A look at MNIST¶

For those interested in machine learning, the MNIST database of handwritten digits is the most common starting point for classification. The data can be obtained from many places. I downloaded the data files from the kaggle digit-recognizer "competition". This yields a train.csv file and a test.csv file, as well as a sample_submission.csv file that we won't use.

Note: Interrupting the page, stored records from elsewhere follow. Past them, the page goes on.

**config.mk**
```make
export PLATFORM = sky130hd
export DESIGN_NAME = axil_inst_port
export DESIGN_NICKNAME = d
export VERILOG_FILES = /design/src/source/rv_exec_pkg.sv /design/src/source/axil_inst_port.sv
export VERILOG_INCLUDE_DIRS = /design/src /design/src/source
export SDC_FILE = /design/constraint.sdc
export NUM_CORES = 1
export LEC_CHECK = 0
export BUFFER_PORTS_ARGS = -buffer_cell sky130_fd_sc_hd__buf_4
export CAP_MARGIN = 20
export CORE_MARGIN = 10
export CORE_UTILIZATION = 42
export CTS_CLUSTER_DIAMETER = 80
export CTS_CLUSTER_SIZE = 30
export DETAILED_ROUTE_END_ITERATION = 6
export PLACE_DENSITY_LB_ADDON = 0.1
export SETUP_SLACK_MARGIN = 0.2
export SYNTH_ARGS = -nofsm -noshare
export SYNTH_HDL_FRONTEND = slang
export SYNTH_SLANG_ARGS = --single-unit
export TNS_END_PERCENT = 10
```
**constraint.sdc**
```tcl
create_clock -name clk -period 2.23 [get_ports clk]
set_input_delay 0.1115 -clock clk [delete_from_list [all_inputs] [get_ports clk]]
set_output_delay 0.1115 -clock clk [all_outputs]
set_load 0.1 [all_outputs]
```
===== src/design/fetch_pkg.sv =====
package fetch_pkg;

    // ---------------------------------------------------
    // word and field widths
    // ---------------------------------------------------
    parameter int NB_INSTRUCTION = 32;
    parameter int NB_BYTE        = 8;
    parameter int NB_OPCODE      = 6;

    // opcodes resolved inside the fetch unit
    localparam logic [NB_OPCODE-1:0] OP_JUMP      = 6'd2;
    localparam logic [NB_OPCODE-1:0] OP_BRANCH_EQ = 6'd4;
    localparam logic [NB_OPCODE-1:0] OP_HALT      = 6'h3f;

    // ---------------------------------------------------
    // instruction formats
    // ---------------------------------------------------
    // i-type, immediate is a signed word offset
    typedef struct packed {
        logic [NB_OPCODE-1:0] opcode;
        logic [4:0]           rs;
        logic [4:0]           rt;
        logic [15:0]          immediate;
    } i_format_t;

    // j-type, target is a word address
    typedef struct packed {
        logic [NB_OPCODE-1:0] opcode;
        logic [25:0]          target;
    } j_format_t;

    // same 32 bits, two decodings
    typedef union packed {
        i_format_t i_view;
        j_format_t j_view;
    } instruction_t;

endpackage


===== src/design/instruction_memory.sv =====
`timescale 1ns/1ps

module instruction_memory
#(
    parameter int N_INSTRUCTIONS = 64,
    parameter int NB_ADDRESS     = 8
)
(
    input  logic                                i_clock,
    input  logic                                i_reset,
    input  logic                                i_write_enable,
    input  logic [fetch_pkg::NB_BYTE-1:0]       i_write_data,
    input  logic [NB_ADDRESS-1:0]               i_read_address,
    output logic [fetch_pkg::NB_INSTRUCTION-1:0] o_read_instruction,
    output logic                                o_is_program_end
);
    import fetch_pkg::*;

    localparam int N_BYTES = N_INSTRUCTIONS * 4;

    // highest word-aligned address
    localparam logic [NB_ADDRESS-1:0] LAST_WORD_ADDRESS = NB_ADDRESS'(N_BYTES - 4);

    logic [NB_BYTE-1:0]        memory_bytes [N_BYTES];
    logic [NB_ADDRESS-1:0]     write_pointer;
    logic [NB_INSTRUCTION-1:0] read_instruction;
    logic                      is_program_end;
    logic                      end_condition;

    // ---------------------------------------------------
    // write pointer
    // ---------------------------------------------------
    // counts loaded bytes, wraps at the memory size
    always_ff @(posedge i_clock) begin
        if (i_reset) begin
            write_pointer <= '0;
        end else if (i_write_enable) begin
            write_pointer <= write_pointer + NB_ADDRESS'(1);
        end
    end

    // byte store, cleared as a whole on reset
    always_ff @(posedge i_clock) begin
        if (i_reset) begin
            for (int i = 0; i < N_BYTES; i++) begin
                memory_bytes[i] <= '0;
            end
        end else if (i_write_enable) begin
            memory_bytes[write_pointer] <= i_write_data;
        end
    end

    // ---------------------------------------------------
    // word read on the falling edge
    // ---------------------------------------------------
    // past the loaded bytes, or sitting on the last word
    assign end_condition = (i_read_address >= write_pointer) ||
                           (i_read_address == LAST_WORD_ADDRESS);

    // big endian: lowest address is the top byte
    always_ff @(negedge i_clock) begin
        read_instruction <= {memory_bytes[i_read_address],
                             memory_bytes[i_read_address + NB_ADDRESS'(1)],
                             memory_bytes[i_read_address + NB_ADDRESS'(2)],
                             memory_bytes[i_read_address + NB_ADDRESS'(3)]};
        is_program_end   <= end_condition;
    end

    // both settle half a cycle before the next rising edge
    assign o_read_instruction = read_instruction;
    assign o_is_program_end   = is_program_end;

endmodule


===== src/design/fetch_control.sv =====
`timescale 1ns/1ps

module fetch_control
(
    input  logic i_clock,
    input  logic i_reset,
    input  logic i_load_valid,
    input  logic i_mode_write,
    input  logic i_mode_step,
    input  logic i_start,
    input  logic i_step,
    input  logic i_stop,
    input  logic i_is_program_end,
    output logic o_write_enable,
    output logic o_restart,
    output logic o_advance,
    output logic o_running,
    output logic o_halted
);

    // state encoding
    localparam logic [1:0] ST_IDLE    = 2'd0;
    localparam logic [1:0] ST_RUNNING = 2'd1;
    localparam logic [1:0] ST_HALTED  = 2'd2;

    logic [1:0] state;
    logic [1:0] next_state;
    logic       is_running;
    logic       step_mode;
    logic       step_pending;
    logic       halted;

    assign is_running = (state == ST_RUNNING);

    // ---------------------------------------------------
    // run mode
    // ---------------------------------------------------
    // 0 continuous, 1 single step
    // only changed while nothing is fetching
    always_ff @(posedge i_clock) begin
        if (i_reset) begin
            step_mode <= 1'b0;
        end else if (i_mode_write && !is_running) begin
            step_mode <= i_mode_step;
        end
    end

    // step pulse held for its advance cycle
    always_ff @(posedge i_clock) begin
        if (i_reset) begin
            step_pending <= 1'b0;
        end else begin
            step_pending <= is_running && step_mode && i_step;
        end
    end

    // ---------------------------------------------------
    // run / halt fsm
    // ---------------------------------------------------
    always_comb begin
        next_state = state;
        case (state)
            ST_RUNNING: if (i_stop)  next_state = ST_HALTED;
            default:    if (i_start) next_state = ST_RUNNING;
        endcase
    end

    always_ff @(posedge i_clock) begin
        if (i_reset) begin
            state <= ST_IDLE;
        end else begin
            state <= next_state;
        end
    end

    // halted flag trails the fsm by one cycle
    // so the last valid word never overlaps it
    always_ff @(posedge i_clock) begin
        if (i_reset || i_start) begin
            halted <= 1'b0;
        end else begin
            halted <= (state == ST_HALTED);
        end
    end

    // loads only land while stopped
    assign o_write_enable = i_load_valid && !is_running;
    // pc back to zero on the start edge
    assign o_restart      = i_start && !is_running;
    // step mode: no step needed to notice the end of the program
    assign o_advance      = is_running && (!step_mode || step_pending || i_is_program_end);
    assign o_running      = is_running;
    assign o_halted       = halted;

endmodule


===== src/design/program_counter.sv =====
`timescale 1ns/1ps

module program_counter
#(
    parameter int NB_ADDRESS = 8
)
(
    input  logic                                 i_clock,
    input  logic                                 i_reset,
    input  logic                                 i_restart,
    input  logic                                 i_advance,
    input  logic                                 i_is_program_end,
    input  logic [fetch_pkg::NB_INSTRUCTION-1:0] i_instruction,
    output logic [NB_ADDRESS-1:0]                o_read_address,
    output logic                                 o_stop,
    output logic [fetch_pkg::NB_INSTRUCTION-1:0] o_instruction,
    output logic [NB_ADDRESS-1:0]                o_instruction_pc,
    output logic                                 o_instruction_valid
);
    import fetch_pkg::*;

    instruction_t              instruction;
    logic [NB_ADDRESS-1:0]     pc;
    logic [NB_ADDRESS-1:0]     sequential_pc;
    logic [NB_ADDRESS-1:0]     next_pc;
    logic [NB_INSTRUCTION-1:0] jump_address;
    logic [NB_INSTRUCTION-1:0] branch_offset;
    logic                      is_jump;
    logic                      is_branch_taken;
    logic                      is_halt;
    logic                      fetch;

    assign instruction = i_instruction;

    // ---------------------------------------------------
    // decode of the word at pc
    // ---------------------------------------------------
    assign is_jump         = (instruction.i_view.opcode == OP_JUMP);
    // beq with equal register fields needs no register values
    assign is_branch_taken = (instruction.i_view.opcode == OP_BRANCH_EQ) &&
                             (instruction.i_view.rs == instruction.i_view.rt);
    assign is_halt         = (instruction.i_view.opcode == OP_HALT);

    // word target to byte address
    assign jump_address  = {4'b0000, instruction.j_view.target, 2'b00};
    // sign extended word offset, in bytes
    assign branch_offset = {{14{instruction.i_view.immediate[15]}},
                            instruction.i_view.immediate, 2'b00};

    assign sequential_pc = pc + NB_ADDRESS'(4);

    // jump wins over branch, both truncate to the memory
    always_comb begin
        if (is_jump) begin
            next_pc = jump_address[NB_ADDRESS-1:0];
        end else if (is_branch_taken) begin
            next_pc = sequential_pc + branch_offset[NB_ADDRESS-1:0];
        end else begin
            next_pc = sequential_pc;
        end
    end

    // end of program blocks the fetch, halt word still goes out
    assign fetch  = i_advance && !i_is_program_end;
    assign o_stop = i_advance && (i_is_program_end || is_halt);

    // ---------------------------------------------------
    // pc and output registers
    // ---------------------------------------------------
    always_ff @(posedge i_clock) begin
        if (i_reset || i_restart) begin
            pc <= '0;
        end else if (fetch) begin
            pc <= next_pc;
        end
    end

    always_ff @(posedge i_clock) begin
        if (i_reset) begin
            o_instruction_valid <= 1'b0;
        end else begin
            o_instruction_valid <= fetch;
        end
    end

    // word and its address, qualified by the valid strobe
    always_ff @(posedge i_clock) begin
        if (fetch) begin
            o_instruction    <= i_instruction;
            o_instruction_pc <= pc;
        end
    end

    assign o_read_address = pc;

endmodule


===== src/design/instruction_fetch.sv =====
`timescale 1ns/1ps

module instruction_fetch
#(
    parameter  int N_INSTRUCTIONS = 64,
    localparam int NB_ADDRESS     = $clog2(4 * N_INSTRUCTIONS)
)
(
    input  logic                                 i_clock,
    input  logic                                 i_reset,
    input  logic                                 i_load_valid,
    input  logic [fetch_pkg::NB_BYTE-1:0]        i_load_byte,
    input  logic                                 i_mode_write,
    input  logic                                 i_mode_step,
    input  logic                                 i_start,
    input  logic                                 i_step,
    output logic [fetch_pkg::NB_INSTRUCTION-1:0] o_instruction,
    output logic [NB_ADDRESS-1:0]                o_instruction_pc,
    output logic                                 o_instruction_valid,
    output logic                                 o_running,
    output logic                                 o_halted
);
    import fetch_pkg::*;

    // control to memory and pc
    logic                      write_enable;
    logic                      restart;
    logic                      advance;
    // pc back to control
    logic                      stop;
    // memory read side
    logic [NB_ADDRESS-1:0]     read_address;
    logic [NB_INSTRUCTION-1:0] read_instruction;
    logic                      is_program_end;

    // ---------------------------------------------------
    // byte loaded program store
    // ---------------------------------------------------
    instruction_memory #(
        .N_INSTRUCTIONS (N_INSTRUCTIONS),
        .NB_ADDRESS     (NB_ADDRESS)
    ) u_instruction_memory (
        .i_clock            (i_clock),
        .i_reset            (i_reset),
        .i_write_enable     (write_enable),
        .i_write_data       (i_load_byte),
        .i_read_address     (read_address),
        .o_read_instruction (read_instruction),
        .o_is_program_end   (is_program_end)
    );

    // mode register and run / halt state
    fetch_control u_fetch_control (
        .i_clock          (i_clock),
        .i_reset          (i_reset),
        .i_load_valid     (i_load_valid),
        .i_mode_write     (i_mode_write),
        .i_mode_step      (i_mode_step),
        .i_start          (i_start),
        .i_step           (i_step),
        .i_stop           (stop),
        .i_is_program_end (is_program_end),
        .o_write_enable   (write_enable),
        .o_restart        (restart),
        .o_advance        (advance),
        .o_running        (o_running),
        .o_halted         (o_halted)
    );

    // ---------------------------------------------------
    // pc, next pc and fetched word output
    // ---------------------------------------------------
    program_counter #(
        .NB_ADDRESS (NB_ADDRESS)
    ) u_program_counter (
        .i_clock             (i_clock),
        .i_reset             (i_reset),
        .i_restart           (restart),
        .i_advance           (advance),
        .i_is_program_end    (is_program_end),
        .i_instruction       (read_instruction),
        .o_read_address      (read_address),
        .o_stop              (stop),
        .o_instruction       (o_instruction),
        .o_instruction_pc    (o_instruction_pc),
        .o_instruction_valid (o_instruction_valid)
    );

endmodule


===== config.mk =====
export PLATFORM = sky130hd
export DESIGN_NAME = instruction_fetch
export DESIGN_NICKNAME = d
export VERILOG_FILES = /design/src/design/fetch_pkg.sv /design/src/design/instruction_memory.sv /design/src/design/fetch_control.sv /design/src/design/program_counter.sv /design/src/design/instruction_fetch.sv
export SDC_FILE = /design/constraint.sdc
export NUM_CORES = 2
export LEC_CHECK = 0
export BUFFER_PORTS_ARGS = -buffer_cell sky130_fd_sc_hd__buf_2
export CELL_PAD_IN_SITES_DETAIL_PLACEMENT = 1
export CELL_PAD_IN_SITES_GLOBAL_PLACEMENT = 2
export CORE_ASPECT_RATIO = 1.2
export CORE_MARGIN = 2
export CORE_UTILIZATION = 41
export CTS_CLUSTER_DIAMETER = 80
export DETAILED_ROUTE_END_ITERATION = 10
export PLACE_DENSITY_LB_ADDON = 0.1
export SYNTH_ARGS = -nofsm -noshare
export SYNTH_HDL_FRONTEND = slang
export SYNTH_SLANG_ARGS = --single-unit

===== constraint.sdc =====
create_clock -name i_clock -period 5.2 [get_ports i_clock]
set_input_delay 0.52 -clock i_clock [delete_from_list [all_inputs] [get_ports i_clock]]
set_output_delay 0.52 -clock i_clock [all_outputs]
set_load 0.02 [all_outputs]

=== Word-level counts from Yosys, hierarchy flattened ===
Memory sizes are Yosys's and may differ from the RTL's. A register that Yosys moved wholly into a read port is not among the register bits.
Index checks and enable logic that the tools add are counted.

* Divide/modulo/power cells: 0
* Multipliers: 0
* Mux-type cells: 13
* Bitwise logic cells: 0
* Order comparisons: 1
* Equal/unequal tests: 8
* $add $sub $neg: 6
* Shifts and indexed selects: 0
* Reductions and logical operators: 21

{| class="wikitable"
|+ Operator list
! operator !! count
|-
| two-way mux 8 bit || 4
|-
| adder 8 x 1 -> 8 bit, second input constant || 2
|-
| adder 8 x 2 -> 8 bit, second input constant || 2
|-
| logical AND 1 bit || 9
|-
| adder 8 x 3 -> 8 bit, second input constant || 1
|-
| adder 8 bit || 1
|-
| == test 8 bit, second input constant || 1
|-
| >= comparator 8 bit || 1
|-
| OR reduction 8 bit || 1
|-
| == test 6 x 2 -> 1 bit, second input constant || 1
|-
| == test 6 x 3 -> 1 bit, second input constant || 1
|-
| == test 6 bit, second input constant || 1
|-
| logical OR 1 bit || 6
|-
| two-way mux 1 bit || 6
|-
| two-way mux 2 bit || 3
|-
| == test 5 bit || 1
|-
| zero test 1 bit || 3
|-
| == test 2 x 1 -> 1 bit, second input constant || 1
|-
| == test 2 bit, second input constant || 1
|-
| != test 2 bit, second input constant || 1
|-
| AND reduction 2 bit || 1
|-
| nonzero test 2 bit || 1
|}

* Latch bits: 0
* Input port bits: 15
* Memory bits (read-only): 0
* Register bits: 63
* Memory bits (writable): 2048
* Memories: 1

{| class="wikitable"
|+ Memories
! memory !! words !! bits a word !! read ports !! clocked after memory_dff !! wr ports !! RTL line !! RTL
|-
| u_instruction_memory.memory_bytes || 256 || 8 || 4 || 4 || 256 || instruction_memory.sv:24 || <nowiki>logic [NB_BYTE-1:0] memory_bytes [N_BYTES];</nowiki>
|}

=== Longest topological paths before layout ===
* Depth in word-level cells: 8
* Mapped depth: 14
* Depth with buffers taken out: 10

=== Hierarchy ===
A second synthesis with hierarchy kept.

* Cells, all modules: 10299
* Area total of the unflattened synthesis: 149089.2 um^2

{| class="wikitable"
|+ By module, submodules not included
! module !! cells an instance !! area an instance (um^2) !! times used !! seq. area each (um^2)
|-
| instruction_memory || 10131 || 146880.9 || 1 || 62319.8
|-
| program_counter || 145 || 1989.4 || 1 || 1281.2
|-
| fetch_control || 23 || 219.0 || 1 || 100.1
|}

==> flow_summary.ini <==
[die]
dieArea_um2 = 240500
die_h_um = 536.8
core_um2 = 235200
start_util = 0.4124
ios = 58
die_w_um = 448.0
num_rows = 195

[layout]
layout_commonest_cell = edfxtp_1
syn2layout_area_growth_pct = 13.90
layout.nets = 6578
final_layout_size_suffix_gt1_frac = 0.2295
finalNonFillerCells = 9890
num-fill-cells = 22700
final_cell_mix = edfxtp_1, and2_1, mux4_2, nor2_1, buf_4
post-route-cell-area_um2 = 110500

[drt]
wire_per_inst_um = 30.65
wl_mm = 303.2
dr.first_iter.drc_count = 4359
dr.pass1.iters = 7
vias = 54930
vias_per_cell = 5.554
drc = 0
ant_nets = 0

[setup_path]
crit_chain = buf_12 > buf_12 > mux4_2 > a22oi_2 > a21oi_1 > nor2_2 > o221ai_1
worst_path_max_delay_cell = mux4_2
cp_max_fo = 27
reg2reg_depth = 7
cp.arrival_ns = 3.29
end_kind = flip-flop
worstSetupPathType = flip-flop to flip-flop
max_stage_delay_ns = 0.58
rrSetupSlack_ns = 0.04
critical_path_required_ns = 3.33
critical_path.most_common_cell = buf_12
timing.rr.start = u_program_counter.o_read_address[2]$_SDFFE_PP0P_
startpoint_type = flip-flop
worstSetupStartpoint = u_program_counter.o_read_address[2]$_SDFFE_PP0P_
worst_r2r_endpoint = u_instruction_memory.o_read_instruction[12]$_DFF_N_

[grt]
grt_max_degree = 135
grt_pass1_wl_mm = 434.7
grtUsageTotal = 0.2518
grt_pass1_vias = 57890
grt_overflow = 0
antenna_found_initial = 22

[timing]
final_max_slew_viol_count = 0
fin_tns_setup_ns = 0
rsz0062_at_grt = yes
setup_violations = 0
clock_skew_ns = 0.05215
slew_headroom = 0.1976
timing_hold_violations_final = 0
tightest_slew_ns = 1.194

[cts]
cts_buffer_depth = 4
path_clk_slew_ns = 0.07
clk_latency_ns = 0.93
cts.sinks = 2139
cts_tree = built
cts_buffers = 235
cts-root-buf = clkbuf_16
htree_levels = 4

[place]
place_congestion = 0.8332
io_buffers = 55
dp_hpwl_mm = 201.6
placed_area_um2 = 102600
placedCellCount = 9398

[logic_synthesis]
synth_seq_area_share = 0.6567
ys_async_sr_fraction = 0
synth_cells = 6357
syn_area_um2 = 97000
synth_edf_count = 2086
yosys_warnings = 0
yosysUniqueCellTypes = 47
ys_ff_latch = 2139
syn_avg_cell_area_um2 = 15.26
synth_ff_type = edfxtp_1

[outcome]
outcome = completed

[hold_path]
holdPathEnd = u_fetch_control.state[0]$_SDFFE_PP0P_
min_path_cells = 3
worstHoldStart = i_start
hold_path.class = primary input to flip-flop

[power_and_ir_drop]
p_leak_uw = 0.03930
ir_drop_mv = 0.2868
power.density_nw_per_um2 = 342.1

[flow_run]
cap_viol_max_count = 0
## state kept, by name, summed over array words and instances, names as in the netlist
| signal | cells |
|---|---|
| u_program_counter.o_instruction_valid | 1 |
| u_instruction_memory.write_pointer | 8 |
| u_instruction_memory.o_read_instruction | 32 |
| u_instruction_memory.memory_bytes | 2048 |
| u_program_counter.o_instruction | 32 |
| u_fetch_control.o_halted | 1 |
| u_instruction_memory.o_is_program_end | 1 |
| u_fetch_control.step_pending | 1 |
| u_fetch_control.step_mode | 1 |
| u_fetch_control.state | 2 |
| u_program_counter.o_instruction_pc | 6 |
| u_program_counter.o_read_address | 6 |
## what timing repair did
item,CTS,global route
pin swaps,2,0
setup buffers,0,22
hold buffers,5,0
setup endpoints to repair,17,20
gates cloned,0,3
endpoints found under the hold margin,5,0
gates resized for setup,29,13
## power by group
part / total, uW / internal [uW] / switching, uW
combinational: 1790 / 599 / 1190
sequential: 19700 / 19400 / 260
clock: 16300 / 9160 / 7140
total: 37800 / 29200 / 8590
## kinds of logic (layout without fill, tap and decap cells)
| family | count (synthesis) | count (layout) | synth area share |
|---|---|---|---|
| flops | 2139 | 2139 | 0.6567 |
| xor+xnor | 19 | 19 | 0.001716 |
| compound gates | 384 | 384 | 0.02837 |
| buf+inv | 503 | 874 | 0.02052 |
| other cells | 1 | 11 | 0.00003866 |
| mux | 544 | 544 | 0.1222 |
| simple gates | 2749 | 2749 | 0.1680 |
| fa+ha+maj | 18 | 18 | 0.002399 |
## synth_stat cells (all sizes together), types with 5 or more instances
master	count	area, um2
nand3	28	140.1
and2	2053	12840
nor2	291	1092
a221oi	64	560.5
mux2i	32	320.3
o21ai	9	45.04
ha	17	212.7
edfxtp	2086	62640
a22o	64	560.5
dfxtp	53	1061
clkbuf	389	1460
nor2b	8	50.05
nand4	7	43.79
inv	16	60.06
mux4	512	11530
nand2	66	247.7
or2	271	1695
a21oi	101	509.2
nand2b	5	31.28
buf	98	470.5
o22ai	26	162.7
a211oi	27	202.7
or3	6	37.54
xnor2	15	131.4
o221ai	6	52.55
a22oi	77	578.1
## area by class of cell
cell class	instances	area [um2]	share of cell area
Timing Repair Buffer	405	3896	0.03527
Multi-Input combinational cell	3716	31500	0.2851
Antenna cell	9	22.52	0.0002039
Tap cell	3152	3944	0.03570
Clock buffer	293	6160	0.05575
Inverter	15	56.30	0.0005096
Sequential cell	2139	63710	0.5767
Clock inverter	161	1186	0.01074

We'll work with train.csv which is a csv file whose rows correspond to labelled images and whose columns are "label" giving the true value of the image and then 784 columns labelled pixelnnn which contain the 0/1 values of a 28x28 image.

import pandas as pd
import matplotlib.pyplot as plt

mnist = pd.read_csv('../data/MNIST/train.csv')
print('We have {} images'.format(mnist.shape[0]))

We have 42000 images

Here are the columns.

mnist.columns

Index(['label', 'pixel0', 'pixel1', 'pixel2', 'pixel3', 'pixel4', 'pixel5',
       'pixel6', 'pixel7', 'pixel8',
       ...
       'pixel774', 'pixel775', 'pixel776', 'pixel777', 'pixel778', 'pixel779',
       'pixel780', 'pixel781', 'pixel782', 'pixel783'],
      dtype='object', length=785)

This is a little function to draw selections out of the mnist table, just to see how they look.

def show_row(L,ncols=3,size=20):
    '''show_row(L,ncols=3,size=20): Display the requested rows (in iterable L) of the mnist dataframe as an image, 
    using ncols columns, and figsize size.'''
    fig, axes = plt.subplots(len(L)//ncols+1,ncols)
    fig.set_size_inches(size,size)
    fig.tight_layout(pad=1.4)
    N = (len(L)//ncols+1)*ncols
    for s,i in enumerate(L):
        axes[i//ncols,i%ncols].imshow(mnist.iloc[i,1:].values.reshape(28,28),cmap='gray_r')
        axes[i//ncols,i%ncols].set_title('This is a/n {}'.format(mnist.iloc[i,0]))
    for j in range(s+1,N):
        fig.delaxes(axes[j//ncols,j%ncols])

And here are the first 25 images out of the table.

show_row(range(25),ncols=5)